L’inarrestabile caduta dell’Iraq
Troppo facile descrivere l’Iraq oggi come uno Stato fallito, che rischia la partizione in una regione kurda, una sunnita e una sciita. La popolazione ce l’ha messa tutta per credere nella democrazia e nell’unità del paese, recandosi alle urne ad aprile 2014 con un’affluenza superiore al 60% nonostante l’altissimo rischio di attentati ai seggi. La società civile non ha smesso di lottare per “un altro Iraq”, organizzando a Baghdad nel settembre 2013 il primo Forum Sociale Iracheno, che ha visto la partecipazione di oltre 3000 attivisti, e una piccola delegazione internazionale guidata da Un ponte per… I giornalisti e gli avvocati che lavorano per i diritti umani continuano a denunciare gli abusi, la corruzione e i crimini dei politici, sfidando le minacce e gli attacchi che ricevono quotidianamente da milizie vicine al regime di al-Maliki, o ai partiti che controllano il Kurdistan Iracheno. Perché non vi sono angoli di questo paese in cui si possa lottare per i diritti umani senza rischiare la vita, a 11 anni dalla guerra che doveva esportare la democrazia a stelle e strisce in Medio Oriente.
L’attuale ingresso dello Stato Islamico (ISIS) nel paese e la presa di Mosul vanno quindi inseriti in un quadro politico già estremamente preoccupante, in cui il nuovo Parlamento non ha potuto riunirsi per oltre due mesi, bloccato da una Commissione Elettorale al soldo del presidente al-Maliki, che insisteva per la propria rielezione in un terzo mandato. Dopo aver schiacciato nel sangue l’opposizione politica e civile delle fazioni sunnite, ma anche di tanta parte della società civile irachena fin dalle rivolte arabe del 2011, si ergeva da anni come un nuovo dittatore. Ha assunto gli incarichi di Primo Ministro, Ministro degli Interni, Capo delle Forze Armate e dei Servizi Segreti e controlla di fatto tutti gli organi dello stato. Usa la pena di morte e la tortura come armi politiche, controlla milizie responsabili di terribili crimini contro chi si oppone al suo potere, e non ha esitato a bombardare città come Falluja e Ramadi facendo strage di civili.
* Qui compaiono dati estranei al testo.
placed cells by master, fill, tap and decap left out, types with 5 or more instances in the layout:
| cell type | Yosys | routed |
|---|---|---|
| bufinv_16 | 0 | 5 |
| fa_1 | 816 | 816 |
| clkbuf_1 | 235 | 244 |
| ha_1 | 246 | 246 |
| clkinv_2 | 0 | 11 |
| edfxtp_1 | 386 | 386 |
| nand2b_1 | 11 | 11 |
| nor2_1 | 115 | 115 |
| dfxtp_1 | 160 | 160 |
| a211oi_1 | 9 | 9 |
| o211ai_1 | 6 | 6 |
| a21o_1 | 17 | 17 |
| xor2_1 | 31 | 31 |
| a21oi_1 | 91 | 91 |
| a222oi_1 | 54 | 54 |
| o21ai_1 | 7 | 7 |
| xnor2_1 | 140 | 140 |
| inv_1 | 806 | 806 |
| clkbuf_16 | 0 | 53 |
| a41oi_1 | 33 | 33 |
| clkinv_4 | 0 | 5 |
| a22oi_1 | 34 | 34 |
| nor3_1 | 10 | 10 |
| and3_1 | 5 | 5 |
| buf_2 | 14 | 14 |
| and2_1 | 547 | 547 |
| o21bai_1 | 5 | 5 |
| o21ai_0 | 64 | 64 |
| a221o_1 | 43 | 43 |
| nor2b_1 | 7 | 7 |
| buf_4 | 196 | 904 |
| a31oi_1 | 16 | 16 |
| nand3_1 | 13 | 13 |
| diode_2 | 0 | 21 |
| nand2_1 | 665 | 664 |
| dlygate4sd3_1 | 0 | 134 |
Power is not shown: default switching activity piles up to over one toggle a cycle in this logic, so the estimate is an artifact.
**src/source/cache_settings.svh**
```systemverilog
`ifndef CACHE_SETTINGS_SVH
`define CACHE_SETTINGS_SVH

// Word address and data widths.
`define ADDR_WIDTH 10
`define WORD_WIDTH 10

// Direct-mapped geometry: one two-word block per line.
`define INDEX_WIDTH 4
`define CACHE_LINES (1 << `INDEX_WIDTH)
`define TAG_WIDTH (`ADDR_WIDTH - `INDEX_WIDTH - 1)

// Backing memory size in words.
`define MEM_WORDS (1 << `ADDR_WIDTH)

// Cycles mem_ready stays low after an accepted request.
`define MEM_LATENCY 2

`endif
```
**src/source/cache_pkg.sv**
```systemverilog
`include "cache_settings.svh"

package cache_pkg;

    typedef logic [`ADDR_WIDTH-1:0]  addr_t;
    typedef logic [`WORD_WIDTH-1:0]  word_t;
    typedef logic [`TAG_WIDTH-1:0]   tag_t;
    typedef logic [`INDEX_WIDTH-1:0] index_t;

    // Element 1 is the odd address, element 0 the even one.
    typedef word_t [1:0] block_t;

    typedef enum logic [1:0] {
        st_idle,      // Waiting for a request or doing the lookup.
        st_fetch,     // Read miss, block fetch from memory.
        st_write_mem  // Write-through to memory.
    } ctrl_state_t;

    // Address field extraction.
    function automatic tag_t addr_tag(addr_t addr);
        return addr[`ADDR_WIDTH-1:`INDEX_WIDTH+1];
    endfunction

    function automatic index_t addr_index(addr_t addr);
        return addr[`INDEX_WIDTH:1];
    endfunction

    function automatic logic addr_offset(addr_t addr);
        return addr[0];
    endfunction

endpackage

```
**src/source/cache_controller.sv**
```systemverilog
`timescale 1ns/1ps

module cache_controller import cache_pkg::*; (
    input  logic   clk,
    input  logic   reset,

    // Requester side.
    input  logic   cpu_req,
    input  logic   cpu_we,
    input  addr_t  cpu_addr,
    input  word_t  cpu_wdata,
    output logic   cpu_ready,
    output logic   cpu_rvalid,
    output word_t  cpu_rdata,
    output logic   cpu_hit,

    // Cache store.
    output addr_t  lookup_addr,
    input  logic   hit,
    input  word_t  read_word,
    output logic   fill_en,
    output block_t fill_block,
    output logic   write_en,
    output word_t  write_word,

    // Backing memory.
    output logic   mem_req,
    output logic   mem_we,
    output addr_t  mem_addr,
    output word_t  mem_wdata,
    input  logic   mem_ready,
    input  block_t mem_rdata
);

    ctrl_state_t state;

    logic  pend;    // Request accepted on the last edge and looked up in this cycle.
    logic  issued;  // Memory request sent and waiting for ready.
    logic  accept;
    logic  mem_done;

    logic  req_we;
    addr_t req_addr;
    word_t req_wdata;

    assign accept   = cpu_req && cpu_ready;
    assign mem_done = issued && mem_ready;

    // Only a read hit finishes in the lookup cycle.
    assign cpu_ready = (state == st_idle) && !(pend && (req_we || !hit));

    assign cpu_rvalid = ((state == st_idle) && pend && !req_we && hit) ||
                        ((state == st_fetch) && mem_done);
    assign cpu_rdata  = (state == st_fetch) ? mem_rdata[addr_offset(req_addr)] : read_word;
    assign cpu_hit    = (state == st_idle) && hit;

    assign lookup_addr = req_addr;
    assign fill_en     = (state == st_fetch) && mem_done;
    assign fill_block  = mem_rdata;
    assign write_en    = (state == st_idle) && pend && req_we; // Store ignores it on a miss.
    assign write_word  = req_wdata;

    // The memory request lasts one cycle and waits for a free memory.
    assign mem_req   = ((state == st_fetch) || (state == st_write_mem)) && !issued && mem_ready;
    assign mem_we    = (state == st_write_mem);
    assign mem_addr  = req_addr;
    assign mem_wdata = req_wdata;

    always_ff @(posedge clk) begin
        if (reset) begin
            state    <= st_idle;
            pend     <= 1'b0;
            issued   <= 1'b0;
            req_we   <= 1'b0;
            req_addr <= '0;
        end else begin
            pend <= accept;
            if (accept) begin
                req_we   <= cpu_we;
                req_addr <= cpu_addr;
            end

            if (mem_req) begin
                issued <= 1'b1;
            end else if (mem_done) begin
                issued <= 1'b0;
            end

            case (state)
                st_idle: begin
                    if (pend && req_we) begin
                        state <= st_write_mem; // Write-through on hit and miss.
                    end else if (pend && !hit) begin
                        state <= st_fetch;
                    end
                end
                st_fetch, st_write_mem: begin
                    if (mem_done) begin
                        state <= st_idle;
                    end
                end
                default: state <= st_idle;
            endcase
        end
    end

    always_ff @(posedge clk) begin
        if (accept) begin
            req_wdata <= cpu_wdata;
        end
    end

    // A request taken by the memory drops ready on the next cycle.
    assert property (@(posedge clk) disable iff (reset) mem_req |=> !mem_ready)
        else $error("cache_controller: memory did not take the request");

endmodule

```
===== src/source/cache_settings.svh =====
`ifndef CACHE_SETTINGS_SVH
`define CACHE_SETTINGS_SVH

// Word address and data widths.
`define ADDR_WIDTH 10
`define WORD_WIDTH 10

// Direct-mapped geometry: one two-word block per line.
`define INDEX_WIDTH 4
`define CACHE_LINES (1 << `INDEX_WIDTH)
`define TAG_WIDTH (`ADDR_WIDTH - `INDEX_WIDTH - 1)

// Backing memory size in words.
`define MEM_WORDS (1 << `ADDR_WIDTH)

// Cycles mem_ready stays low after an accepted request.
`define MEM_LATENCY 2

`endif

===== src/source/cache_pkg.sv =====
`include "cache_settings.svh"

package cache_pkg;

    typedef logic [`ADDR_WIDTH-1:0]  addr_t;
    typedef logic [`WORD_WIDTH-1:0]  word_t;
    typedef logic [`TAG_WIDTH-1:0]   tag_t;
    typedef logic [`INDEX_WIDTH-1:0] index_t;

    // Element 1 is the odd address, element 0 the even one.
    typedef word_t [1:0] block_t;

    typedef enum logic [1:0] {
        st_idle,      // Waiting for a request or doing the lookup.
        st_fetch,     // Read miss, block fetch from memory.
        st_write_mem  // Write-through to memory.
    } ctrl_state_t;

    // Address field extraction.
    function automatic tag_t addr_tag(addr_t addr);
        return addr[`ADDR_WIDTH-1:`INDEX_WIDTH+1];
    endfunction

    function automatic index_t addr_index(addr_t addr);
        return addr[`INDEX_WIDTH:1];
    endfunction

    function automatic logic addr_offset(addr_t addr);
        return addr[0];
    endfunction

endpackage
I crimini di guerra commessi dal 2013 dal governo iracheno nell’offensiva militare contro l’opposizione sunnita sono stati denunciati da Amnesty International e Human Rights Watch.
Così all’alba del 2014 tante frange armate dell’opposizione sunnita, anche quelle più laiche e nazionaliste come gli ex-Baathisti fedeli a Saddam, hanno deciso di accettare un’alleanza con i fondamentalisti dell’ISIS pur di combattere al-Maliki. Per questo lo Stato Islamico, con poche migliaia di combattenti, è riuscito a controllare tante province irachene, a conquistare alcuni dei principali siti petroliferi del paese, e grandi dighe che controllano il flusso d’acqua del Tigri e dell’Eufrate. Si sperava inizialmente che i suoi alleati iracheni avrebbero impedito all’ISIS di applicare la Sharia e colpire le minoranze religiose nelle aree che controllava, invece il peggio si è materializzato. Gli ultimi Cristiani sono dovuti fuggire da Mosul qualche giorno fa, senza prendere con sé nemmeno una bottiglia d’acqua, minacciati di morte se non si fossero convertiti all’Islam. Così, agli oltre 550.000 profughi interni che da gennaio 2014 avevano già lasciato le zone sunnite di al-Anbar per fuggire alla repressione di al-Maliki, si sono aggiunti da giugno altri 650.000 fuggiti da Mosul e da zone controllate dall’ISIS. Per paura dei fondamentalisti, certo, ma anche dei bombardamenti governativi che intendono combatterli.
La situazione umanitaria è gravissima, per i profughi servono beni di prima necessità, e nelle enclave abitate dalle minoranze nella piana di Ninive manca l’acqua per decine di migliaia di persone. “Un ponte per…” lavora sull’emergenza assieme ai suoi partner iracheni, con particolare attenzione alle esigenze dei profughi cristiani e yazidi, ma conta di riprendere appena possibile i programmi sociali e culturali di sostegno alla società civile e alle minoranze. Inoltre, gestendo la segreteria dell’Iraqi Civil Society Solidarity Initiative, coordina campagne congiunte tra associazioni e sindacati iracheni e internazionali, promuovendo alleanze che vadano a contrastare il militarismo e il confessionalismo istituzionale e dei gruppi armati.